The Chat Plugin system is an exciting new way to extend ChatGPT’s functionality, incorporate your own business data, and add another channel for customers to interact with your business. In this article I will explain what Chat Plugins are, what they can do, and how you can build your own with JavaScript.

This article (or ‘training data’ as OpenAI calls it) provides a quick start guide to building your first ChatGPT plugin and integrating it with the ChatGPT interface. The official documentation to build plugins is bare, with only Python examples thus far. To help the JavaScript developers among us, we’ve put together a step-by-step tutorial and repository to get you up and running within minutes.
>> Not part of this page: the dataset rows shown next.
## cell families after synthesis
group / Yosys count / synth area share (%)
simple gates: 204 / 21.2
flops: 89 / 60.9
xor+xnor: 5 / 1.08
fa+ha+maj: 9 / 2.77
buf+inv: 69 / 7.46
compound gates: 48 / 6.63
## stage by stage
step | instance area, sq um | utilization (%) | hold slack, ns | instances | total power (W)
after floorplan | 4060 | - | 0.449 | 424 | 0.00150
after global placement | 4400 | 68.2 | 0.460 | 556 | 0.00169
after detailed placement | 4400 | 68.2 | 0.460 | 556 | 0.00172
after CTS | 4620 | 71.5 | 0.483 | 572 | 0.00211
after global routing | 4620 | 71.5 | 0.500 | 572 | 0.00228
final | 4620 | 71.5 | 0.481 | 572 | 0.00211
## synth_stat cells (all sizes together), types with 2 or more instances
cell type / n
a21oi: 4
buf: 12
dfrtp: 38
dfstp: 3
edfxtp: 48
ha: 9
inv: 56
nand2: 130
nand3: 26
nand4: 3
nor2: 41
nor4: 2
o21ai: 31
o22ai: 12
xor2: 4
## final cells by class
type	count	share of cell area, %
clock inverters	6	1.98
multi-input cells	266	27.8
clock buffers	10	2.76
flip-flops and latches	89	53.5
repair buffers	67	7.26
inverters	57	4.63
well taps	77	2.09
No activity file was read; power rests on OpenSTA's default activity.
<file path="config.mk">
export PLATFORM = sky130hd
export DESIGN_NAME = sum_latch_uart_tx_p
export DESIGN_NICKNAME = d
export VERILOG_FILES = /design/src/rtl/sum_latch_uart_tx_p.sv
export SDC_FILE = /design/constraint.sdc
export NUM_CORES = 1
export LEC_CHECK = 0
export CORE_MARGIN = 3
export CORE_UTILIZATION = 50
export CTS_CLUSTER_DIAMETER = 100
export DETAILED_ROUTE_END_ITERATION = 10
export PLACE_DENSITY = 0.79
export SYNTH_ARGS = -nofsm -noshare
export SYNTH_HDL_FRONTEND = slang
export SYNTH_SLANG_ARGS = --single-unit
</file>
<file path="constraint.sdc">
create_clock -name clk -period 3.05 [get_ports clk]
set_input_delay 0.61 -clock clk [delete_from_list [all_inputs] [get_ports clk]]
set_output_delay 0.61 -clock clk [all_outputs]
set_load 0.005 [all_outputs]
</file>
<file path="src/rtl/sum_latch_uart_tx_p.sv">
// Sum-latch UART transmitter: latches two operands, keeps their sum and sends it as LSB-first UART bytes.
// Optional macro SUMLATCH_UART_PARITY_EN adds an even-parity bit per byte (8E1 instead of 8N1).
module sum_latch_uart_tx_p #(
  parameter int DATA_W  = 8,
  parameter int CLK_DIV = 4
) (
  input  logic              clk,
  input  logic              reset_n,
  input  logic              save_a_n,
  input  logic              save_b_n,
  input  logic [DATA_W-1:0] data_input,
  input  logic              uart_tx_en,
  output logic              uart_txd,
  output logic              uart_tx_busy,
  output logic [DATA_W:0]   sum_out
);

  localparam int NBYTES = (DATA_W + 8) / 8;
  localparam int SH_W   = 8 * NBYTES;
  localparam int TMR_W  = $clog2(CLK_DIV);
  localparam int CNT_W  = 3;

  typedef enum logic [2:0] {
    ST_IDLE   = 3'd0,
    ST_START  = 3'd1,
    ST_DATA   = 3'd2,
`ifdef SUMLATCH_UART_PARITY_EN
    ST_PARITY = 3'd3,
`endif
    ST_STOP   = 3'd4
  } state_e;

  function automatic logic parity8(input logic [7:0] b);
    parity8 = ^b;
  endfunction

  // Pin order in the synchroniser vectors: {tx_en, save_b_n, save_a_n}
  logic [2:0] sync1_q, sync2_q, hist_q;
  logic       a_fall_s, b_fall_s, tx_rise_s;

  logic [DATA_W-1:0] reg_a_q, reg_a_d, reg_b_q, reg_b_d;
  logic [DATA_W:0]   sum_q, sum_d;

  state_e           state_q;
  logic [TMR_W-1:0] tmr_q;
  logic [2:0]       bit_cnt_q;
  logic [CNT_W-1:0] byte_cnt_q;
  logic [SH_W-1:0]  shift_q;
  logic             txd_q, busy_q;
`ifdef SUMLATCH_UART_PARITY_EN
  logic             par_q;
`endif
  logic             bit_end_s;

  // Two-stage synchroniser plus history stage, reset to the idle pin levels
  always_ff @(posedge clk or negedge reset_n) begin
    if (!reset_n) begin
      sync1_q <= 3'b011;
      sync2_q <= 3'b011;
      hist_q  <= 3'b011;
    end else begin
      sync1_q <= {uart_tx_en, save_b_n, save_a_n};
      sync2_q <= sync1_q;
      hist_q  <= sync2_q;
    end
  end

  assign a_fall_s  = ~sync2_q[0] & hist_q[0];
  assign b_fall_s  = ~sync2_q[1] & hist_q[1];
  assign tx_rise_s = sync2_q[2] & ~hist_q[2];
  assign bit_end_s = (tmr_q == TMR_W'(CLK_DIV - 1));

  // Operand capture and next sum, carry kept in the extra MSB
  always_comb begin
    reg_a_d = reg_a_q;
    reg_b_d = reg_b_q;
    if (a_fall_s) begin
      reg_a_d = data_input;
    end else begin
      reg_a_d = reg_a_q;
    end
    if (b_fall_s) begin
      reg_b_d = data_input;
    end else begin
      reg_b_d = reg_b_q;
    end
    sum_d = {1'b0, reg_a_q} + {1'b0, reg_b_q};
  end

  // Operand and sum registers
  always_ff @(posedge clk or negedge reset_n) begin
    if (!reset_n) begin
      reg_a_q <= '0;
      reg_b_q <= '0;
      sum_q   <= '0;
    end else begin
      reg_a_q <= reg_a_d;
      reg_b_q <= reg_b_d;
      sum_q   <= sum_d;
    end
  end

  // Transmit FSM; txd and busy change on the same edge as the state so both stay registered
  always_ff @(posedge clk or negedge reset_n) begin
    if (!reset_n) begin
      state_q    <= ST_IDLE;
      tmr_q      <= '0;
      bit_cnt_q  <= '0;
      byte_cnt_q <= '0;
      shift_q    <= '0;
      txd_q      <= 1'b1;
      busy_q     <= 1'b0;
`ifdef SUMLATCH_UART_PARITY_EN
      par_q      <= 1'b0;
`endif
    end else begin
      case (state_q)
        ST_IDLE: begin
          txd_q  <= 1'b1;
          busy_q <= 1'b0;
          tmr_q  <= '0;
          if (tx_rise_s) begin
            shift_q    <= SH_W'(sum_q);
            byte_cnt_q <= '0;
            state_q    <= ST_START;
            txd_q      <= 1'b0;
            busy_q     <= 1'b1;
          end
        end
        ST_START: begin
          if (bit_end_s) begin
            tmr_q     <= '0;
            bit_cnt_q <= '0;
            txd_q     <= shift_q[0];
            state_q   <= ST_DATA;
`ifdef SUMLATCH_UART_PARITY_EN
            par_q     <= parity8(shift_q[7:0]);
`endif
          end else begin
            tmr_q <= tmr_q + TMR_W'(1);
          end
        end
        ST_DATA: begin
          if (bit_end_s) begin
            tmr_q   <= '0;
            // Shifting after every bit leaves the next byte aligned at bit 0
            shift_q <= shift_q >> 1;
            if (bit_cnt_q == 3'd7) begin
`ifdef SUMLATCH_UART_PARITY_EN
              txd_q   <= par_q;
              state_q <= ST_PARITY;
`else
              txd_q   <= 1'b1;
              state_q <= ST_STOP;
`endif
            end else begin
              bit_cnt_q <= bit_cnt_q + 3'd1;
              txd_q     <= shift_q[1];
            end
          end else begin
            tmr_q <= tmr_q + TMR_W'(1);
          end
        end
`ifdef SUMLATCH_UART_PARITY_EN
        ST_PARITY: begin
          if (bit_end_s) begin
            tmr_q   <= '0;
            txd_q   <= 1'b1;
            state_q <= ST_STOP;
          end else begin
            tmr_q <= tmr_q + TMR_W'(1);
          end
        end
`endif
        ST_STOP: begin
          if (bit_end_s) begin
            tmr_q <= '0;
            if (byte_cnt_q < CNT_W'(NBYTES - 1)) begin
              byte_cnt_q <= byte_cnt_q + CNT_W'(1);
              txd_q      <= 1'b0;
              state_q    <= ST_START;
            end else begin
              busy_q  <= 1'b0;
              state_q <= ST_IDLE;
            end
          end else begin
            tmr_q <= tmr_q + TMR_W'(1);
          end
        end
        default: begin
          state_q <= ST_IDLE;
          txd_q   <= 1'b1;
          busy_q  <= 1'b0;
          tmr_q   <= '0;
        end
      endcase
    end
  end

  assign uart_txd     = txd_q;
  assign uart_tx_busy = busy_q;
  assign sum_out      = sum_q;

endmodule

</file>
==> impl_summary.txt, run 1 <==
----------------------------------------------------
[Power]
  Leakage ... 1.30 nW
  Total power per unit cell area ... a little under 800 nW/um^2
  Worst supply voltage drop on vdd ... 0.000403 V

[Timing]
  Clk_skew ... 0.00380 ns
  Part of the cycle the worst path needs ... 0.643
  Highest clock rate ... 510 MHz
  Normalized max-slew margin ... 0.501
  Post-layout min period ... approximately 2.0 ns
  Total negative setup slack ... 0 ns
  Worst Hold Slack ... around 0.36 ns
  Number of endpoints failing setup at the final stage ... 0
  Number of max-slew violations in the final report ... 0
  Unrepaired setup endpoints after global routing ... no
  Tightest Pin Transition ... 0.748 ns
  Final hold vios ... 0

[Global routing]
  First-pass GRT wire length ... about 7200 um
  Pin count of the biggest net entering global routing ... 57
  Overflow left after global routing ... 0
  Antenna violations before repair ... 0
  Via count of the first global-routing pass ... about 1600
  Global routing usage summed across all routing layers ... 0.154

[Layout]
  Most frequent cells in the layout ... 49 x dfrtp_1, 22 x clkdlybuf4s50_1, 18 x nor2_1
  Post-route design area ... 2920 sq um
  Total inserted antenna cells ... 0
  P&R area growth vs syn ... 14.9%
  Layout cells sized above 1 ... 0.183
  Post-route insts no fill ... about 300
  Most common cell after layout, fill and taps aside ... dfrtp_1
  Layout fillers ... roughly 420
  Number of nets in the layout ... between 200 and 300

[Logic synthesis]
  Number of warnings printed during yosys synthesis ... 0
  Post-synth design cell area ... 2540 sq um
  Post-synthesis average cell area ... 12.4 sq um
  Gate count after technology mapping ... around 210
  Post-synthesis async set-or-reset flop share ... 1.00
  Synthesized netlist net count ... 231
  Flops & latches, synth ... 56
  Number of enable-type register cells in the synthesized netlist ... 0
  Primary FF master, synth ... dfrtp_1
  Sequential area share after synthesis ... 0.555
  Count of unique library cells instantiated by Yosys ... between 40 and 50

[Clock tree]
  Clk sink count ... 56
  Number of resized instances in the post-cts repair step ... 0
  Clock root cell ... clkbuf_8
  Maximum clock insertion buffer count ... 2
  CTS H-tree depth ... 2
  TritonCTS buffer count ... 5
  Worst-path clk slew ... 0.09 ns
  Count of buffers added by post-CTS timing repair for setup ... 0
  Number of hold buffers added after cts ... 0
  Clock tree from TritonCTS ... done
  Clk Latency, worst-skew pair ... 0.31 ns

[Detailed routing]
  DRT Wirelength ... around 4100 um
  Via-per-instance ratio ... 5.29
  Number of DRC markers in iteration 0 ... 81
  First-pass DRT Iterations ... 4
  Via count ... 1570
  DRC ... 0
  Routed Antenna Nets ... 0
  Wire per inst ... around 14 um

[Floorplanning]
  I/O pin total ... 24
  Die X ... between 70 and 80 um
  Initial core utilization ... 0.528
  Die footprint ... 5970 sq um
  Site row count ... 25
  Floorplan Core Area ... 4820 sq um
  Chip height ... 77.3 um

[Placed design]
  PortBufs ... 23
  Placed insts ... 289
  Routability Congestion ... just under 0.8
  DP Wirelength ... 2980 um
  Placed standard-cell area ... 2810 sq um

[Setup path]
  Startpoint Class ... flip-flop
  Worst Path Class, Setup ... flip-flop to flip-flop
  CP arrival ... about 2.2 ns
  Largest fanout on the critical path ... 3
  Required time reported for the critical path endpoint ... 3.24 ns
  Element type at the critical path end ... flip-flop

[Run]
  Maximum Capacitance Violations ... 0

[Min path]
  Hold Path Class ... flip-flop to flip-flop

[Outcome]
  Outcome ... complete, no violations

----------------------------------------------------
==> critical path: stages (launching register included) <==
cell and delay [ns]:
dfrtp_1 0.39, ha_1 0.22, fa_1 0.41, a21o_1 0.21
a21oi_2 0.19, o21ai_0 0.11, o41a_1 0.31
==> metrics by stage <==
stage               total power, W  setup slack, ns   util
floorplan                  0.00154             1.21      -
global placement           0.00178             1.14  0.584
detailed placement         0.00181             1.11  0.584
CTS                        0.00229             1.08  0.606
global route               0.00242             1.01  0.606
finish                     0.00226             1.09  0.606
==> worst paths after layout <==
kind                             from             to  slack [ns]  cells after the start
hold / removal             sync1_q[2]     sync2_q[2]        0.36                      0
hold reg to reg            sync1_q[2]     sync2_q[2]        0.36                      0
max in group asynchronous     reset_n     sum_out[8]        2.19                      2
setup / recovery           reg_a_q[0]     sum_out[8]        1.09                      6
setup reg to reg           reg_a_q[0]     sum_out[8]        1.09                      6
min in group asynchronous     reset_n  byte_cnt_q[1]        0.41                      2
==> sequential cells by signal, summed over array words and instances, names as in the netlist, 2 cells and up <==
| register | flops |
|---|---|
| byte_cnt_q | 3 |
| state_q | 3 |
| shift_q | 9 |
| sync2_q | 3 |
| tmr_q | 2 |
| hist_q | 3 |
| reg_b_q | 8 |
| bit_cnt_q | 3 |
| sum_out | 9 |
| sync1_q | 3 |
| reg_a_q | 8 |
==> power breakdown <==
| group | internal [W] | switching [W] |
|---|---|---|
| clock network | 0.000244 | 0.000230 |
| registers | 0.000938 | 0.000148 |
| logic | 0.000378 | 0.000322 |
| total | 0.00156 | 0.000699 |
==> cell families after synthesis <==
logic type | Yosys count | synth area share
AND/OR/NAND/NOR | 51 | 0.105
flip-flops | 56 | 0.555
multiplexers | 26 | 0.112
adder cells (fa/ha/maj) | 13 | 0.0670
XOR/XNOR | 7 | 0.0241
AO/OA/AOI/OAI | 41 | 0.112
buffers and inverters | 11 | 0.0241
==> Yosys cell counts, types with 2 or more instances <==
library cell	count	share of area
mux2_2	16	0.071
a21oi_1	12	0.024
nor2_1	18	0.027
nor3_1	3	0.0059
a21o_1	3	0.0089
o41ai_1	2	0.0069
inv_1	4	0.0059
ha_1	12	0.059
o2bb2ai_1	3	0.010
nand3_1	5	0.0098
dfrtp_1	49	0.48
nand2_2	2	0.0049
xor2_1	3	0.010
nor2b_1	2	0.0049
nand3b_1	3	0.0089
o211ai_1	2	0.0059
dfstp_2	7	0.072
buf_6	2	0.0089
mux2i_1	9	0.035
and2_1	2	0.0049
nand2_1	9	0.013
xnor2_1	4	0.014
o21ai_0	6	0.012
a22oi_1	2	0.0059
clkbuf_1	2	0.0030
==> cell type report <==
cell class | instances | area [sq um] | area share
clock buffer | 6 | 72.6 | 0.0249
clock inverter | 2 | 35.0 | 0.0120
inverter | 4 | 15.0 | 0.00514
multi-input combinational | 138 | 1070 | 0.366
sequential | 56 | 1410 | 0.483
tap | 67 | 83.8 | 0.0287
timing repair buffer | 24 | 233 | 0.0797
==> metal layers <==
metal	vias up	wire length, um	share of wire	global-route usage
met1	756	1850	0.45	0.189
li1	787	-	-	-
met5	-	0	0	0
met3	6	139	0.034	0.0329
met2	21	2070	0.50	0.256
met4	0	62	0.015	0.0801
Note: power is estimated with default switching activity, not from simulation.
==> run 2: changes to the inputs <==
==> constraint.sdc (replaced) <==
create_clock -name clk -period 1.9 [get_ports clk]
set_input_delay 0.38 -clock clk [delete_from_list [all_inputs] [get_ports clk]]
set_output_delay 0.38 -clock clk [all_outputs]
set_load 0.005 [all_outputs]
==> impl_summary.txt, run 2 (same netlist as run 1, synthesis figures left out) <==
----------------------------------------------------
[Outcome]
  Outcome ... complete, no violations

[Power]
  Cell internal pwr ... 0.00240 W
  Total power per unit cell area ... ~1200 nW/um^2
  Leakage ... 1.31 nW
  Proportion of total power due to net switching ... 0.314
  Part of the power in the clock network ... 0.179
  Combinational Power Share ... 0.325
  Worst supply voltage drop on vdd ... 0.000664 V
  Net switching power of the design ... 0.00110 W
  Share of total power in sequential cells ... 0.496

[Timing]
  Unrepaired setup endpoints after global routing ... no
  Number of endpoints failing setup at the final stage ... 0
  Highest clock rate ... between 500 and 600 MHz
  Tightest Pin Transition ... about 0.5 ns
  Post-layout min period ... 1.82 ns
  Clk_skew ... 0.00362 ns
  Total negative setup slack ... 0 ns
  Final hold vios ... 0
  Part of the cycle the worst path needs ... 0.955
  Normalized max-slew margin ... 0.675
  Number of max-slew violations in the final report ... 0
  Final worst setup slack ... around 0.085 ns
  Worst Hold Slack ... 0.0227 ns

[Detailed routing]
  Via-per-instance ratio ... 5.34
  Routed Antenna Nets ... 0
  Number of DRC markers in iteration 0 ... 68
  DRT Wirelength ... 4060 um
  Wire per inst ... roughly 13 um
  Via count ... 1606
  DRC ... 0
  First-pass DRT Iterations ... 4

[Clock tree]
  Clock tree from TritonCTS ... done
  Clock root cell ... clkbuf_8
  TritonCTS buffer count ... 5
  Clk Latency, worst-skew pair ... 0.30 ns
  CTS H-tree depth ... 2
  Worst-path clk slew ... 0.09 ns
  Clk sink count ... 56
  Maximum clock insertion buffer count ... 2

[Floorplanning]
  Floorplan Core Area ... 4820 sq um
  I/O pin total ... 24
  Die X ... slightly below 80 um
  Initial core utilization ... 0.528
  Chip height ... 77.3 um
  Site row count ... 25
  Die footprint ... 5970 sq um

[Setup path]
  Cells traversed along the worst timing path ... ha_2 > fa_2 > a21o_1 > a21oi_2 > o21ai_0 > o41a_1
  Worst Path Class, Setup ... flip-flop to flip-flop
  Required time reported for the critical path endpoint ... 2.09 ns
  Critical Path Max Stage Delay ... approximately 0.4 ns
  CP arrival ... 2.00 ns
  Largest fanout on the critical path ... 2
  Element type at the critical path end ... flip-flop
  Slowest cell on the critical path ... dfrtp_1
  Startpoint Class ... flip-flop

[Placed design]
  Routability Congestion ... 0.789
  PortBufs ... 23
  Placed insts ... 292
  Post-placement setup slack ... 0.00274 ns
  Placed standard-cell area ... 2850 sq um
  DP Wirelength ... 3010 um

[Layout]
  Post-route insts no fill ... 301
  Total inserted antenna cells ... 0
  Most frequent cells in the layout ... 49 x dfrtp_1, 22 x clkdlybuf4s50_1, 18 x nor2_1
  P&R area growth vs syn ... 16.1%
  Number of nets in the layout ... 259
  Most common cell after layout, fill and taps aside ... dfrtp_1
  Layout cells sized above 1 ... 0.205
  Post-route design area ... 2950 sq um

[Global routing]
  Via count of the first global-routing pass ... 1568
  First-pass GRT wire length ... between 7000 and 8000 um
  Antenna violations before repair ... 0
  Overflow left after global routing ... 0
  Pin count of the biggest net entering global routing ... 38
  Global routing usage summed across all routing layers ... 0.150

[Run]
  Maximum Capacitance Violations ... 0

[Min path]
  Hold Path Class ... primary input to asynchronous set/reset pin

----------------------------------------------------
## run 2: final cells by class
| cell class | instances | area, sq um |
|---|---|---|
| multi-input cells | 138 | 1080 |
| inverters | 4 | 15.0 |
| clock inverters | 1 | 8.76 |
| clock buffers | 7 | 76.3 |
| well taps | 67 | 83.8 |
| flip-flops and latches | 56 | 1410 |
| repair buffers | 28 | 275 |
| fillers | 416 | 1870 |
## run 2: metrics by stage
stage,util,total power [W]
after global placement,0.591,0.00287
after global routing,0.612,0.00377
after detailed placement,0.591,0.00291
final,0.612,0.00350
after floorplan,-,0.00248
after CTS,0.609,0.00355
## run 2: critical path: cells and delay by family (launching register included)
family | cells | cell delay, ns
fa+ha+maj | 2 | 0.55
compound gates | 4 | 0.75
flops | 1 | 0.39
## run 2: power groups by stage
| stage | Clock [W] | Sequential [W] | Combinational [W] |
|---|---|---|---|
| floorplan | 0 | 0.00168 | 0.000799 |
| global placement | 0 | 0.00176 | 0.00111 |
| detailed placement | 0 | 0.00176 | 0.00114 |
| CTS | 0.000654 | 0.00174 | 0.00115 |
| global route | 0.000704 | 0.00179 | 0.00127 |
| finish | 0.000627 | 0.00174 | 0.00114 |
## run 2: worst paths after layout
kind                            start         end  slack, ns  cells after the start
setup / recovery           reg_a_q[0]  sum_out[8]       0.08                      6
max in group asynchronous     reset_n  sync2_q[0]       1.26                      2
hold reg to reg            sync1_q[2]  sync2_q[2]       0.36                      0
min in group clk           sync1_q[2]  sync2_q[2]       0.36                      0
hold / removal                reset_n    tmr_q[1]       0.02                      1
setup reg to reg           reg_a_q[0]  sum_out[8]       0.08                      6
## run 2: routing by layer
layer / vias up / share of wire / track usage
met3: 8 / 0.031 / 0.0317
met1: 780 / 0.45 / 0.204
li1: 794 / - / -
met4: 0 / 0.015 / 0.0534
met2: 24 / 0.51 / 0.238
met5: - / 0 / 0
## run 2: what timing repair did
item | 4_1_cts | 5_1_grt
endpoints found under the setup margin | 1 | 4
gates resized for setup | 1 | 2
hold endpoints to repair | 0 | 0
setup buffers | 0 | 1
hold buffers | 0 | 0
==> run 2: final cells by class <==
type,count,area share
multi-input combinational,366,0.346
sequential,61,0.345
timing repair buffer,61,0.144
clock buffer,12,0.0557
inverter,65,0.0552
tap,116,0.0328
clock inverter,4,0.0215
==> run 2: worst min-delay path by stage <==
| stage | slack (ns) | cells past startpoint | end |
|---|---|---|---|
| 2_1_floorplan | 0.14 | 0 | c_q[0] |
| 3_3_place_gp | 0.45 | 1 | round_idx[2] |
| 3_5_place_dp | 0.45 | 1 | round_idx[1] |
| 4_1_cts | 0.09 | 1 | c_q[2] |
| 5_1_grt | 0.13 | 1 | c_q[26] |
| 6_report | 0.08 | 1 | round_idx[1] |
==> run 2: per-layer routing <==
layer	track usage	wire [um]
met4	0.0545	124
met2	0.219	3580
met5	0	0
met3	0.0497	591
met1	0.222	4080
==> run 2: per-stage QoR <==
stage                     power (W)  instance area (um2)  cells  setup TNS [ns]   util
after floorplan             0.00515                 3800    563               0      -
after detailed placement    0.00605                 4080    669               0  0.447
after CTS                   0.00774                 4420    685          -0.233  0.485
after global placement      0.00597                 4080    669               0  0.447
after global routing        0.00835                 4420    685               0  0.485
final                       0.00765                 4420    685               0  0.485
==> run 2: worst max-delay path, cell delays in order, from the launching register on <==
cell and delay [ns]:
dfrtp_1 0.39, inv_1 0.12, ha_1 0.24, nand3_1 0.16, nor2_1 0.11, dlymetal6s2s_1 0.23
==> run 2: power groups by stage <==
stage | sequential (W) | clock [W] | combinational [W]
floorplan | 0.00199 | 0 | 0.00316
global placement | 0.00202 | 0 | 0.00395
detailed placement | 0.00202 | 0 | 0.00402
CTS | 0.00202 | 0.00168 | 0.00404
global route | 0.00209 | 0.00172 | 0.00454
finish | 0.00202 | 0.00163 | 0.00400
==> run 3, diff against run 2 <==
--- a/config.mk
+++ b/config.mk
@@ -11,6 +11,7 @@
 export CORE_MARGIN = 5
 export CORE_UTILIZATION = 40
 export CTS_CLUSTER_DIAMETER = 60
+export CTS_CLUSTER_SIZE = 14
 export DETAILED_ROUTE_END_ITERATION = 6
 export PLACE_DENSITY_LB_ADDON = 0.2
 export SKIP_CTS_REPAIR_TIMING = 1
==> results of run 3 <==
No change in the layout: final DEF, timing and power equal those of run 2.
[src/rtl/tmr0_wdt_ctrl_pkg.sv]
// -----------------------------------------------------------------------------
// tmr0_wdt_ctrl_pkg
// Shared definitions for the TMR0 / watchdog control slice: power FSM
// encoding, OPTION register field positions and reset value, the default
// watchdog base period, and the prescaler terminal-mask helper.
// -----------------------------------------------------------------------------
package tmr0_wdt_ctrl_pkg;

    // OPTION register layout: {T0CS, T0SE, PSA, PS[2:0]}
    localparam int unsigned OPT_W      = 6;
    localparam int unsigned OPT_T0CS   = 5;
    localparam int unsigned OPT_T0SE   = 4;
    localparam int unsigned OPT_PSA    = 3;
    localparam int unsigned OPT_PS_MSB = 2;
    localparam int unsigned OPT_PS_LSB = 0;
    localparam int unsigned PS_W       = 3;

    localparam logic [OPT_W-1:0] OPTION_RST = 6'h3F;

    // Prescaler width and post-TMR0-write suppression length
    localparam int unsigned PSC_W     = 8;
    localparam int unsigned SUP_W     = 2;
    localparam int unsigned SUP_CYC   = 2;

    localparam int unsigned WDT_BASE_DEFAULT = 1024;

    // Power-state encoding
    typedef enum logic [1:0] {
        ST_RUN  = 2'd0,
        ST_SLP  = 2'd1,
        ST_WAKE = 2'd2
    } pwr_state_e;

    // Low-bit mask whose all-ones value marks the last count of a prescale
    // period: 2^(PS+1) when the prescaler serves TMR0, 2^PS when it serves
    // the watchdog.  Computed in 9 bits so PS=7 toward TMR0 yields 8'hFF.
    function automatic logic [PSC_W-1:0] psc_mask(input logic [PS_W-1:0] ps,
                                                  input logic            psa);
        logic [3:0] sh;
        logic [8:0] span;
        sh   = psa ? {1'b0, ps} : ({1'b0, ps} + 4'd1);
        span = 9'd1 << sh;
        return PSC_W'(span - 9'd1);
    endfunction

endpackage : tmr0_wdt_ctrl_pkg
Our quick start repository offers a JavaScript equivalent to the To Do list project from the official example, with a few extra bells and whistles to help you get started.

The jury is still out as to whether Chat Plugins will become a life changing Jarvis-like experience or just an expensive Alexa-for-your-browser. Let’s make up our own mind by taking a look at what plugins could offer, and what to look out for, and how to make your own.

What is a Chat Plugin?

A ‘Chat Plugin‘ allows the ChatGPT model to use and interact with third-party applications. In essence, it is a set of instructions and specifications that the language model can follow to create API calls or actions during chat conversations.

Integration with third-party systems enables a new range of functionality for users of ChatGPT:

  • Create, update and modify our own business data and databases (e.g. sales, marketing systems)
  • Fetch information from external services (e.g. finance, weather APIs)
  • Perform actions (e.g. sending a Slack message)

Components of a Plugin

Building an application to interact with an AI may seem like a daunting and complex system, however, once you get started you’ll realize it’s shockingly straightforward. A “plugin” is a simple set of instructions that tells the ChatGPT model what your API does and how and when to access it. It boils down to two important files:

ai-plugin.json: The Plugin Manifest that contains the essential metadata of your plugin. This includes names, author, description, authentication, and contact details. The manifest is used by ChatGPT to understand what your plugin does.
openapi.yaml: A specification of your API routes and schemas in OpenAPI specification. Can also be provided as a json file. This tells ChatGPT which APIs it can use, for what reasons, and what the requests and responses will look like.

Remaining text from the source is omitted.